LAST week, local and international media reported that the passing of a parliamentary bill to ban underage child marriages in Islamabad was a rare public relations victory for Pakistan. Yes, progressive legislation rarely gets implemented by a state apparatus that protects the patriarchal status quo. But symbolic victories matter, nonetheless.

Even before being signed into law, the bill was attacked by the religious right. In the aftermath of its passing, prominent clerics, including Maulana Fazlur Rahman, announced that they would launch street protests against it. Patriarchs rule the land. This much was already known. But what little silver lining was provided by the Child Marriage Restraint Act was wiped out by the news that a young Chitrali girl, Sana Yousaf, 17, had been shot in broad daylight in the capital by a man whose advances she had rejected.

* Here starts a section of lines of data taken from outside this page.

**config.mk**
```make
export PLATFORM = sky130hd
export DESIGN_NAME = ifu_fetch_queue
export DESIGN_NICKNAME = d
export VERILOG_FILES = /design/src/rtl/ifu_pkg.sv /design/src/rtl/ifu_fetch_queue_inst_buf.sv /design/src/rtl/ifu_fetch_queue.sv
export SDC_FILE = /design/constraint.sdc
export NUM_CORES = 1
export LEC_CHECK = 0
export ABC_CLOCK_PERIOD_IN_PS = 2850
export CAP_MARGIN = 20
export CORE_UTILIZATION = 51
export DETAILED_ROUTE_END_ITERATION = 10
export PLACE_DENSITY = 0.77
export SYNTH_ARGS = -nofsm -noshare
export SYNTH_HDL_FRONTEND = slang
export SYNTH_SLANG_ARGS = --single-unit
```
**constraint.sdc**
```tcl
create_clock -name clk -period 2.85 [get_ports clk]
set_input_delay 0.57 -clock clk [delete_from_list [all_inputs] [get_ports clk]]
set_output_delay 0.57 -clock clk [all_outputs]
set_load 0.01 [all_outputs]
```
**src/rtl/ifu_pkg.sv**
```systemverilog
// Shared types and constants for the instruction fetch queue.
// Fixed 32-bit widths here are the package defaults; the RTL itself is parametrised.
package ifu_pkg;

    localparam int ILEN       = 32;
    localparam int WIDTH      = 32;
    localparam int INST_BYTES = 4;

    typedef struct packed {
        logic [ILEN-1:0]  inst;
        logic [WIDTH-1:0] pc;
        logic             filled;
    } ifu_entry_t;

    typedef enum logic {
        RSP_FILL,
        RSP_DROP
    } ifu_rsp_t;

endpackage

```
**src/rtl/ifu_fetch_queue_inst_buf.sv**
```systemverilog
// DEPTH-slot circular buffer of {inst, pc}. Slots are allocated at request time
// and filled in order by responses; pops are taken from the head.
module ifu_inst_buf #(
    parameter int WIDTH = 32,
    parameter int ILEN  = 32,
    parameter int DEPTH = 4,
    localparam int PW   = $clog2(DEPTH),
    localparam int CW   = $clog2(DEPTH + 1)
) (
    input  logic                  clk,
    input  logic                  rst,
    input  logic                  alloc,
    input  logic [WIDTH-1:0]      alloc_pc,
    input  logic                  fill,
    input  logic [ILEN-1:0]       fill_inst,
    input  logic                  pop,
    input  logic                  flush,
    output logic                  head_valid,
    output logic [ILEN+WIDTH-1:0] head_data,
    output logic [CW-1:0]         count,
    output logic [CW-1:0]         pending
);
    import ifu_pkg::*;

    logic [ILEN-1:0]  inst_q [DEPTH];
    logic [WIDTH-1:0] pc_q   [DEPTH];
    logic [DEPTH-1:0] filled_q;
    logic [PW-1:0]    head_q, tail_q, fill_q;
    logic [CW-1:0]    count_q, pending_q;

    // pending_q counts allocated slots still waiting for their response.
    always_ff @(posedge clk or negedge rst) begin
        if (!rst) begin
            head_q    <= '0;
            tail_q    <= '0;
            fill_q    <= '0;
            count_q   <= '0;
            pending_q <= '0;
        end else if (flush) begin
            head_q    <= '0;
            tail_q    <= '0;
            fill_q    <= '0;
            count_q   <= '0;
            pending_q <= '0;
        end else begin
            if (alloc) tail_q <= tail_q + PW'(1);
            if (fill)  fill_q <= fill_q + PW'(1);
            if (pop)   head_q <= head_q + PW'(1);
            count_q   <= count_q + CW'(alloc) - CW'(pop);
            pending_q <= pending_q + CW'(alloc) - CW'(fill);
        end
    end

    // alloc, fill and pop always address three distinct slots, so their order is irrelevant.
    always_ff @(posedge clk or negedge rst) begin
        if (!rst) begin
            filled_q <= '0;
        end else if (flush) begin
            filled_q <= '0;
        end else begin
            if (alloc) filled_q[tail_q] <= 1'b0;
            if (fill)  filled_q[fill_q] <= 1'b1;
            if (pop)   filled_q[head_q] <= 1'b0;
        end
    end

    // NOTE: the payload storage is reset too, so ifu_data reads 0 rather than X after reset.
    always_ff @(posedge clk or negedge rst) begin
        if (!rst) begin
            for (int i = 0; i < DEPTH; i++) begin
                inst_q[i] <= '0;
                pc_q[i]   <= '0;
            end
        end else if (!flush) begin
            if (alloc) pc_q[tail_q]   <= alloc_pc;
            if (fill)  inst_q[fill_q] <= fill_inst;
        end
    end

    assign head_valid = (count_q != '0) && filled_q[head_q];
    assign head_data  = {inst_q[head_q], pc_q[head_q]};
    assign count      = count_q;
    assign pending    = pending_q;

endmodule

```
**src/rtl/ifu_fetch_queue.sv**
```systemverilog
// Pipelined instruction fetch: issues in-order memory requests against buffer
// credit, routes responses into the buffer or drops stale ones after a redirect.
module ifu_fetch_queue #(
    parameter int               WIDTH    = 32,
    parameter int               ILEN     = 32,
    parameter int               DEPTH    = 4,
    parameter logic [WIDTH-1:0] RESET_PC = 32'h8000_0000
) (
    input  logic                  clk,
    input  logic                  rst,
    input  logic                  start,
    input  logic                  redirect_valid,
    input  logic [WIDTH-1:0]      redirect_pc,
    output logic                  mem_req_valid,
    input  logic                  mem_req_ready,
    output logic [WIDTH-1:0]      mem_req_addr,
    input  logic                  mem_rsp_valid,
    input  logic [ILEN-1:0]       mem_rsp_data,
    output logic                  ifu_valid,
    output logic [ILEN+WIDTH-1:0] ifu_data,
    input  logic                  idu_ready
);
    import ifu_pkg::*;

    localparam int CW = $clog2(DEPTH + 1);

    logic [WIDTH-1:0] fetch_pc;
    logic [CW-1:0]    drop_cnt, count, pending, outstanding;
    logic             credit_ok, req_fire, rsp_take, fill, pop, head_valid;
    ifu_rsp_t         rsp_route;

    assign outstanding = drop_cnt + pending;
    assign credit_ok   = ({1'b0, count} + {1'b0, drop_cnt}) < (CW + 1)'(DEPTH);

    // NOTE: the request is combinational, so it is gated by rst to read 0 while reset is held.
    assign mem_req_valid = rst && start && !redirect_valid && credit_ok;
    assign mem_req_addr  = fetch_pc;
    assign req_fire      = mem_req_valid && mem_req_ready;

    assign rsp_route = (drop_cnt != '0) ? RSP_DROP : RSP_FILL;
    assign rsp_take  = mem_rsp_valid && (outstanding != '0);
    assign fill      = rsp_take && (rsp_route == RSP_FILL) && !redirect_valid;

    assign ifu_valid = head_valid;
    assign pop       = head_valid && idu_ready && !redirect_valid;

    always_ff @(posedge clk or negedge rst) begin
        if (!rst) begin
            fetch_pc <= RESET_PC;
        end else if (redirect_valid) begin
            fetch_pc <= {redirect_pc[WIDTH-1:2], 2'b00};
        end else if (req_fire) begin
            fetch_pc <= fetch_pc + WIDTH'(INST_BYTES);
        end
    end

    // On redirect every response still owed becomes a drop, minus one arriving right now.
    always_ff @(posedge clk or negedge rst) begin
        if (!rst) begin
            drop_cnt <= '0;
        end else if (redirect_valid) begin
            drop_cnt <= outstanding - CW'(rsp_take);
        end else if (rsp_take && (rsp_route == RSP_DROP)) begin
            drop_cnt <= drop_cnt - CW'(1);
        end
    end

    ifu_inst_buf #(
        .WIDTH (WIDTH),
        .ILEN  (ILEN),
        .DEPTH (DEPTH)
    ) u_buf (
        .clk        (clk),
        .rst        (rst),
        .alloc      (req_fire),
        .alloc_pc   (fetch_pc),
        .fill       (fill),
        .fill_inst  (mem_rsp_data),
        .pop        (pop),
        .flush      (redirect_valid),
        .head_valid (head_valid),
        .head_data  (ifu_data),
        .count      (count),
        .pending    (pending)
    );

    rsp_without_req: assert property (@(posedge clk) disable iff (!rst)
        !(mem_rsp_valid && (outstanding == '0)))
        else $error("ifu_fetch_queue: memory response with no request outstanding");

endmodule

```
==> results.md, run 1 <==
Run status:
- The run finished, with violations left.
- The final reports fail on design-rule violations.

Setup path:
- The largest fanout on the critical path is 2.
- The most prevalent standard cell on the critical path is sky130_fd_sc_hd__buf_6.
- Among all stages on the critical path, the largest delay is contributed by sky130_fd_sc_hd__dfrtp_4.
- The startpoint-to-endpoint class of the critical path is register to register.
- The worst setup path is launched from a register.
- The critical path goes through buf_6 -> buf_6 -> mux4_2 -> o31a_1 -> and2_4 -> nor2b_4 -> ha_1 -> inv_1 -> ha_2 -> inv_2 -> fa_2 -> xnor2_2 -> nor2_1.
- STA puts the critical path data required time at 3.26 ns.
- The kind of end point of the critical path is a register.
- The maximum cell stage delay along the critical path is 0.50 ns.
- The data arrival at the endpoint of the critical path is 3.25 ns.

Place:
- Detailed placement ended at an HPWL of 18800 microns.
- The cell area after placement is 0.0159 sq mm.
- The count of buffers added on input and output ports is 162.
- The global placement routability congestion is 0.800.

CTS:
- The CTS tree is done.
- The maximum number of buffers from clock root to sink is 3.
- The root cell of the clock tree is sky130_fd_sc_hd__clkbuf_16.
- The count of H-tree levels built during CTS is 1.
- After clock tree synthesis, the clock-pin slew on the worst setup and hold paths is 0.06 ns.
- The latest clock arrival within the worst-skew pair is 0.54 ns.
- The tree built by TritonCTS fans out to 297 sinks.
- The number of clock buffers added by TritonCTS is 31.

Global routing:
- The global-route wire length before repair is 50300 microns.
- The number of antenna violations at the first check in global routing is 0.
- Entering global routing, the biggest net connects 172 pins.
- Global routing finished with a remaining overflow of 0.
- The via count of the first global-routing pass is 9083.
- The overall global routing resource usage is 0.228.

Finish:
- Summing all multi-input logic gate instances after layout gives 0.00599 sq mm.
- Of the cells placed in the final design, the portion with a size suffix greater than 1 is 0.366.
- The footprint of the flip-flops and latches is 0.00744 sq mm.
- The fill cell instance count of the final layout is 1957.
- In the final design database the tool counted 1250 nets.
- Summing all non-filler instances in the final layout gives an area of 0.0173 sq mm.
- From synthesis to final layout, the design area changed by 25.5%.
- 0 antenna diodes ended up in the layout.

Floorplanning:
- The vertical die dimension is 166 microns.
- For this design the top-level I/O count stands at 169.
- The area inside the core boundary is 0.0263 sq mm.
- The starting density of the core is 0.525.
- The floorplan step set the die width to 166 microns.
- The placement row count is 59.
- The floorplan step defined a die boundary enclosing 0.0277 sq mm.

Yosys:
- Yosys attributes the largest share of cell area to sky130_fd_sc_hd__dfrtp_1, sky130_fd_sc_hd__mux2_2, sky130_fd_sc_hd__mux4_2, sky130_fd_sc_hd__ha_1, sky130_fd_sc_hd__nand2_1.
- The count of flip-flops with a built-in enable after synthesis is 0.
- sky130_fd_sc_hd__dfrtp_1 is the most common cell in the netlist.
- Counting flops with an async set or reset pin after synthesis yields a share of 1.00.
- The number of standard cells after synthesis is 980.
- The share of synthesized area in the top cell type comes to 0.537.
- The register bit total from synthesis is 297.
- The cell area that synthesis handed to floorplanning was 0.0138 sq mm.
- Ranked by instance count, the synthesized netlist is headed by sky130_fd_sc_hd__dfrtp_1, sky130_fd_sc_hd__mux2_2, sky130_fd_sc_hd__mux4_2.
- The cell taking the most area after synthesis is sky130_fd_sc_hd__dfrtp_1.
- The share of the Yosys chip area taken by registers is 0.539.
- A synthesized cell averages 14.1 sq um.
- The number of different library cells used by synthesis comes to 54.
- For this run, the number of Yosys warnings is 0.
- Among all flip-flop cells after synthesis, the most frequent one is sky130_fd_sc_hd__dfrtp_1.

Run:
- The number of maximum-capacitance constraint violations is 0.

Timing:
- The setup violation total in the final timing report is 0.
- Setup repair after global routing could not meet its margin everywhere.
- The final-report hold violation count is 0.
- The number of pins with negative max-slew slack in the final report is 0.
- The worst slew margin relative to its limit is 0.341.
- The post-route setup TNS is 0 ns.
- The minimum clock period after layout is 2.84 ns.
- The clock arrives with 0.00853 ns of skew.
- For the pin with the worst max-slew slack, the measured transition is 0.988 ns.
- Timing would allow up to 0.352 GHz.
- The share of the cycle needed by the critical path after routing is 0.997.

Drt:
- The final routed DRC violation total is 7.
- After the first detailed-routing iteration, the DRC count stood at 678.
- The final route contains 8765 vias.
- The number of search-and-repair iterations in the first detailed-routing pass is 8.
- The routed wire length per instance is 20.5 microns.
- In this run the remaining antenna-violating nets after routing total 0.
- The sum of routed wire length over all layers is 30900 microns.
- The via-per-instance ratio is 5.80.

Pwr:
- Power comes to 13.0 mW.
- The static power due to leakage is 8.06 nW.
- The power density of the placed cells is 753 mW/mm^2.
- The worst supply voltage drop on vdd is 0.000486 V.

Hold path:
- The min-delay analysis places its worst path in the category primary input to asynchronous set/reset pin.
## placed cells by master (no fill, tap or decap), types with 3 or more instances in the layout
master                              n
sky130_fd_sc_hd__clkbuf_8           9
sky130_fd_sc_hd__a21oi_1            5
sky130_fd_sc_hd__ha_1              23
sky130_fd_sc_hd__a22oi_1            4
sky130_fd_sc_hd__o211ai_1           7
sky130_fd_sc_hd__mux4_2            63
sky130_fd_sc_hd__mux2i_1            5
sky130_fd_sc_hd__mux2_2           233
sky130_fd_sc_hd__nand3_1           22
sky130_fd_sc_hd__clkbuf_2           8
sky130_fd_sc_hd__o311ai_0           7
sky130_fd_sc_hd__clkdlybuf4s50_1   97
sky130_fd_sc_hd__dfrtp_1          293
sky130_fd_sc_hd__clkbuf_16         33
sky130_fd_sc_hd__clkdlybuf4s15_1    3
sky130_fd_sc_hd__bufinv_16          8
sky130_fd_sc_hd__nor3_1             7
sky130_fd_sc_hd__fa_2               3
sky130_fd_sc_hd__o21ai_0           39
sky130_fd_sc_hd__clkinv_2           6
sky130_fd_sc_hd__a41oi_1            4
sky130_fd_sc_hd__a31oi_1            4
sky130_fd_sc_hd__xor2_1             6
sky130_fd_sc_hd__nand2_2            7
sky130_fd_sc_hd__buf_16             5
sky130_fd_sc_hd__a32oi_1            3
sky130_fd_sc_hd__dlygate4sd2_1     52
sky130_fd_sc_hd__buf_12            11
sky130_fd_sc_hd__and2_1             3
sky130_fd_sc_hd__conb_1             4
sky130_fd_sc_hd__nand2_1           59
sky130_fd_sc_hd__nand4_1           11
sky130_fd_sc_hd__and3_1             3
sky130_fd_sc_hd__inv_1             22
sky130_fd_sc_hd__xnor2_1            5
sky130_fd_sc_hd__buf_4             25
sky130_fd_sc_hd__nor2_1            25
sky130_fd_sc_hd__a221oi_1           4
## metal layers
layer,share of wire,global-route usage,vias up
li1,-,-,3968
met1,0.45,0.327,4591
met2,0.50,0.375,167
met3,0.031,0.0271,39
met4,0.017,0.0523,0
met5,0,0,-
## registers in the layout (all words and copies together) (netlist names)
name and count:
u_buf.head_q 2, drop_cnt 3, u_buf.filled_q 4, u_buf.count 3, u_buf.pc_q 120, u_buf.inst_q 128, u_buf.pending 3, u_buf.tail_q 2
mem_req_addr 30, u_buf.fill_q 2
## final timing paths
kind | start | slack, ns | depth (start not counted) | end
max | u_buf.head_q[0] | 0.01 | 13 | u_buf.count[2]
min | rst | 0.39 | 2 | u_buf.pc_q[41]
max reg2reg | u_buf.head_q[0] | 0.01 | 13 | u_buf.count[2]
min reg2reg | u_buf.pc_q[37] | 0.48 | 2 | u_buf.pc_q[37]
max in group asynchronous | rst | 1.30 | 3 | u_buf.inst_q[68]
min in group clk | redirect_valid | 0.47 | 3 | u_buf.pending[1]
## where the power goes
group | total (mW) | leakage (nW) | internal, mW | switching [mW]
combinational | 2.98 | 3.50 | 1.74 | 1.24
sequential | 5.45 | 3.97 | 4.97 | 0.484
clock | 4.60 | 0.593 | 2.94 | 1.66
## cell families (layout without fill, tap and decap cells)
logic type,count (synthesis),count (layout),share of synthesized area
other,1,4,0.000272
DFF,297,297,0.539
and+or+nand+nor,154,154,0.0536
buffers and inverters,96,289,0.0312
muxes,303,303,0.298
adders and majority gates,27,27,0.0261
AOI/OAI and AO/OA,89,89,0.0428
xor gates and xnor gates,13,13,0.00826
## stage by stage
stage | util | cells | hold slack, ns | setup slack, ns
floorplan | - | 983 | 0.274 | 0.0382
global placement | 0.605 | 1438 | 0.360 | 0.0298
detailed placement | 0.605 | 1438 | 0.359 | -0.00272
CTS | 0.654 | 1505 | 0.367 | -0.00514
global route | 0.658 | 1511 | 0.378 | -0.113
finish | 0.658 | 1511 | 0.391 | 0.00958
## worst max-delay path, delay by kind of cell (launching register included)
| family | cells | cell delay (ns) |
|---|---|---|
| AND/OR/NAND/NOR | 3 | 0.31 |
| buffers and inverters | 4 | 0.35 |
| AO/OA/AOI/OAI | 1 | 0.14 |
| adder cells (fa/ha/maj) | 3 | 0.82 |
| multiplexers | 1 | 0.44 |
| XOR/XNOR | 1 | 0.15 |
| flip-flops | 1 | 0.50 |
## cell type report
cell class,count,area share
flip-flops and latches,297,0.430
multi-input cells,590,0.346
repair buffers,209,0.126
clock buffers,41,0.0522
well taps,335,0.0242
clock inverters,16,0.0166
inverters,23,0.00499
## what timing repair did
action / 4_1_cts / 5_1_grt
gates resized for setup: 79 / 27
cloned: 2 / 2
pin swaps: 1 / 7
setup endpoints to repair: 58 / 12
buffers inserted: 7 / 4
hold buffers: 1 / 0
endpoints found under the hold margin: 1 / 0
No activity file was read; power rests on OpenSTA's default activity.
==> run 2, diff against run 1 <==
--- a/config.mk
+++ b/config.mk
@@ -5,11 +5,11 @@
 export SDC_FILE = /design/constraint.sdc
 export NUM_CORES = 1
 export LEC_CHECK = 0
-export ABC_CLOCK_PERIOD_IN_PS = 2850
-export CAP_MARGIN = 20
-export CORE_UTILIZATION = 51
+export CAP_MARGIN = 15
+export CORE_UTILIZATION = 52
+export CTS_BUF_LIST = sky130_fd_sc_hd__clkbuf_4
 export DETAILED_ROUTE_END_ITERATION = 10
-export PLACE_DENSITY = 0.77
+export PLACE_DENSITY = 0.78
 export SYNTH_ARGS = -nofsm -noshare
 export SYNTH_HDL_FRONTEND = slang
 export SYNTH_SLANG_ARGS = --single-unit
==> run 2 against run 1 <==
  * Final area fell by 0.85%
  * Largest power group unchanged
  * Final cell count rose by 5.4%
  * Register-to-register slack improved by 0.10 ns
  * The run now ends clean
  * Critical endpoint is now ifu_data[24]
  * Critical path depth fell by 8
  * Hold slack improved by 0.075 ns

What followed confirms the misogyny pandemic in Pakistani society. Sana Yousaf was something of an internet celebrity, with substantial followings on TikTok and Instagram. In death, she was slandered relentlessly online by men, and even women, for the ostensibly ‘lurid’ social media posts that led to her own demise. A vocal minority pushed back, but there can be no denying that Pakistani patriarchy is both extremely repressed and repeatedly produces lethal outcomes for women, girls, trans persons, as well as boys and some young men.

Among other things, sexual abuse is rampant amongst those who pose as moral guardians. Reports about clerics being caught beating and abusing boys are incredibly common. There is a parallel here with the decades of abuse within the Catholic Church. But the Catholic clergy — or at least segments of it — have acknowledged the need for internal reform. Pakistan’s clergy largely defends the patriarchal status quo.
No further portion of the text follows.